Required action:
After locating the line with "- In this run the worst" in the data that follows, return it and every later line exactly, up to and including the line with "- Number of search-and-repair".

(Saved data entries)
----

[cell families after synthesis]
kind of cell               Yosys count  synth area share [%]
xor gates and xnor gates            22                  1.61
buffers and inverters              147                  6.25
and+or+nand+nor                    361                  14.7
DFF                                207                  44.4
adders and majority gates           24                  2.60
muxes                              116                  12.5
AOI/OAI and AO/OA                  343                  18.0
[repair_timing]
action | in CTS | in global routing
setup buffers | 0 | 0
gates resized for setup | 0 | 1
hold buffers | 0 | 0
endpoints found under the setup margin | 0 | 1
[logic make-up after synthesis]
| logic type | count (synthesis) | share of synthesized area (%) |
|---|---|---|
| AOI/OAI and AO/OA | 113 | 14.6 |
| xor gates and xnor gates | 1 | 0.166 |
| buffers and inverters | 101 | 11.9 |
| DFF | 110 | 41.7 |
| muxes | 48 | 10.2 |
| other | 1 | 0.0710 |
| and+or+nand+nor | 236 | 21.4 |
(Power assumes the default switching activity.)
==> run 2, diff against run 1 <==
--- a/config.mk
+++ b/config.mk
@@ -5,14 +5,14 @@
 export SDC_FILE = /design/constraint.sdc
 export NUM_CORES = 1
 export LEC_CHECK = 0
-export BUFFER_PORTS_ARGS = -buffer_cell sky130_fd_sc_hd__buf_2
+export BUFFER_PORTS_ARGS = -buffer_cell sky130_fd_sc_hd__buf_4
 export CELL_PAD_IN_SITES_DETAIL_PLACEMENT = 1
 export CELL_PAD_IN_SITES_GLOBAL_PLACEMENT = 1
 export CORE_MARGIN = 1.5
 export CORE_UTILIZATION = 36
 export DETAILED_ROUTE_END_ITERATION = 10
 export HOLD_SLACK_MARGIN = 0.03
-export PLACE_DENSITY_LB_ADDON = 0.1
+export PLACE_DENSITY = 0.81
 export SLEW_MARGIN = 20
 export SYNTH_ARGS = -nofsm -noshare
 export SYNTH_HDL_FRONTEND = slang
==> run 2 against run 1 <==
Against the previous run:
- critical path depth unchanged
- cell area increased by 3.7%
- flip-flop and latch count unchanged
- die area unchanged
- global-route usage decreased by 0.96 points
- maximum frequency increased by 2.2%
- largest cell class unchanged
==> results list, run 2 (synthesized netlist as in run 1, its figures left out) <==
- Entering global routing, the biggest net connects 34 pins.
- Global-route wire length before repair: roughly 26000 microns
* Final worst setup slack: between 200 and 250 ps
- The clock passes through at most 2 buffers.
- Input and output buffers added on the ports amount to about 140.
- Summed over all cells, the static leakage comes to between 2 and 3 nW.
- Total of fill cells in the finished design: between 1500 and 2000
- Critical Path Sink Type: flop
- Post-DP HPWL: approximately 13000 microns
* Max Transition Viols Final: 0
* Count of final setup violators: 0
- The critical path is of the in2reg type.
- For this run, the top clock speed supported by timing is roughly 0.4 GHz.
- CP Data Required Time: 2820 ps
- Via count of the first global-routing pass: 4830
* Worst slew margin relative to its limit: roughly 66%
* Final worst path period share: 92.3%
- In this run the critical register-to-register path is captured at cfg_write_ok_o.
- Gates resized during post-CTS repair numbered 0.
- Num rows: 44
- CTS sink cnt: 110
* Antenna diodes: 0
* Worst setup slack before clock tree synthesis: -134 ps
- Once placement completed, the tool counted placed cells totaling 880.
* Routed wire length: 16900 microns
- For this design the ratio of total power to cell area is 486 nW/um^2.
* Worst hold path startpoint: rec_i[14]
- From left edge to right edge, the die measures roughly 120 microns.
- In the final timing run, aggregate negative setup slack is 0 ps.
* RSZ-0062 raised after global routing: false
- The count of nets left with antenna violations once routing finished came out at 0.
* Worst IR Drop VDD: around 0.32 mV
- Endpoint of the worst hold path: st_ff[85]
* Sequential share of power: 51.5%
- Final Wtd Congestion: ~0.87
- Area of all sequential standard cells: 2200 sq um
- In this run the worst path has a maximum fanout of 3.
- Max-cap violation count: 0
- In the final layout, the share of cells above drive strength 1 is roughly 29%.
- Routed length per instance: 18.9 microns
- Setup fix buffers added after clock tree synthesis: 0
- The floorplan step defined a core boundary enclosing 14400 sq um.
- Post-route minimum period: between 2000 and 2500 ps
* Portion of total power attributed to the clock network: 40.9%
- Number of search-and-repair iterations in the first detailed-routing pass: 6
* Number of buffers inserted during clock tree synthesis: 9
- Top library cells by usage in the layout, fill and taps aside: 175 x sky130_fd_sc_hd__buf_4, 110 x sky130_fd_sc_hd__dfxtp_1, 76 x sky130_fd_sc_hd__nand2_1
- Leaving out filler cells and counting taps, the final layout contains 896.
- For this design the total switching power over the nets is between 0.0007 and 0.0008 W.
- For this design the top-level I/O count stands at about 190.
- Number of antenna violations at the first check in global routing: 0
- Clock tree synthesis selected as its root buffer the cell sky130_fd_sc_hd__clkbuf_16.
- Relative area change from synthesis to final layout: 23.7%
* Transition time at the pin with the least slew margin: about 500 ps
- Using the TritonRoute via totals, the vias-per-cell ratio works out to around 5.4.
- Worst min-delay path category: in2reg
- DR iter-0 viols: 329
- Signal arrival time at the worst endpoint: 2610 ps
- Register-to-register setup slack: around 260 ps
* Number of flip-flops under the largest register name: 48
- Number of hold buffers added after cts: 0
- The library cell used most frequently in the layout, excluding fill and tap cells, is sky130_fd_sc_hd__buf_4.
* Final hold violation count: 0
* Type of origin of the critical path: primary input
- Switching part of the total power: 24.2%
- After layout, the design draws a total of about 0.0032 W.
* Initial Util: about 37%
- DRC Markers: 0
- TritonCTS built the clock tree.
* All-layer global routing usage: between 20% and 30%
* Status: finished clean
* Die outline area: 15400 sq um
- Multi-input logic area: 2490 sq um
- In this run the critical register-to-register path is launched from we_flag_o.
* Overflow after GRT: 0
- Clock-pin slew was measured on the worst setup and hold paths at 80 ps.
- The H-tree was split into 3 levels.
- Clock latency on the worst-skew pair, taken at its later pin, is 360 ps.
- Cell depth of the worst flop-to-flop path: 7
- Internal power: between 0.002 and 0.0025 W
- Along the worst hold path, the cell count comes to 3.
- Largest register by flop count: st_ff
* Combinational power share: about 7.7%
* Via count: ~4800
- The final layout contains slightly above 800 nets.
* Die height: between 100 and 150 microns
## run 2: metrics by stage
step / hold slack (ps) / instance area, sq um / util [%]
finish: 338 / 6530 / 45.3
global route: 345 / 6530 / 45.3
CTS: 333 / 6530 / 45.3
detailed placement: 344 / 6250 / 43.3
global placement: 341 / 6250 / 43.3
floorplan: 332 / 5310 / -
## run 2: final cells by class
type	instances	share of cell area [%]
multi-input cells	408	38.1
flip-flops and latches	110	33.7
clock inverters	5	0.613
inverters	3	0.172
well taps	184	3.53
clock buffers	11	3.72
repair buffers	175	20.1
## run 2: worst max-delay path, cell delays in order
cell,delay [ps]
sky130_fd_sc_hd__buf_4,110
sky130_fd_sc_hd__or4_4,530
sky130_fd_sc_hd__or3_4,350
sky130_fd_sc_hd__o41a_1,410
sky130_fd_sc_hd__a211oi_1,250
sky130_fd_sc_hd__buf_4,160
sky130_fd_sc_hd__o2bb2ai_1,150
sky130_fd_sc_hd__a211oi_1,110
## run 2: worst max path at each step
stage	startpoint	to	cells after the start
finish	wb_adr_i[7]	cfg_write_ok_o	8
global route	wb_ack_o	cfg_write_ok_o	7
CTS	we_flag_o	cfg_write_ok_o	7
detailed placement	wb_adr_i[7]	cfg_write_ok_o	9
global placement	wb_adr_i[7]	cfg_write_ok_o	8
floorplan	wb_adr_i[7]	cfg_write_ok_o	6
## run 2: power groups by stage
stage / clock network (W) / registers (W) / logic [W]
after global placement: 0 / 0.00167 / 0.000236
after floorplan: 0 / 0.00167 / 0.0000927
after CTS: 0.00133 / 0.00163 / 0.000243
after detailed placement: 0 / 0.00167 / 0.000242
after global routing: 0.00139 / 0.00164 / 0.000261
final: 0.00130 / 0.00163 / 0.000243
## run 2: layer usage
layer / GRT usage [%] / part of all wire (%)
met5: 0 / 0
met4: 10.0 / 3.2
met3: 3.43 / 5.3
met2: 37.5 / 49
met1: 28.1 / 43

----

Final answer:
- In this run the worst path has a maximum fanout of 3.
- Max-cap violation count: 0
- In the final layout, the share of cells above drive strength 1 is roughly 29%.
- Routed length per instance: 18.9 microns
- Setup fix buffers added after clock tree synthesis: 0
- The floorplan step defined a core boundary enclosing 14400 sq um.
- Post-route minimum period: between 2000 and 2500 ps
* Portion of total power attributed to the clock network: 40.9%
- Number of search-and-repair iterations in the first detailed-routing pass: 6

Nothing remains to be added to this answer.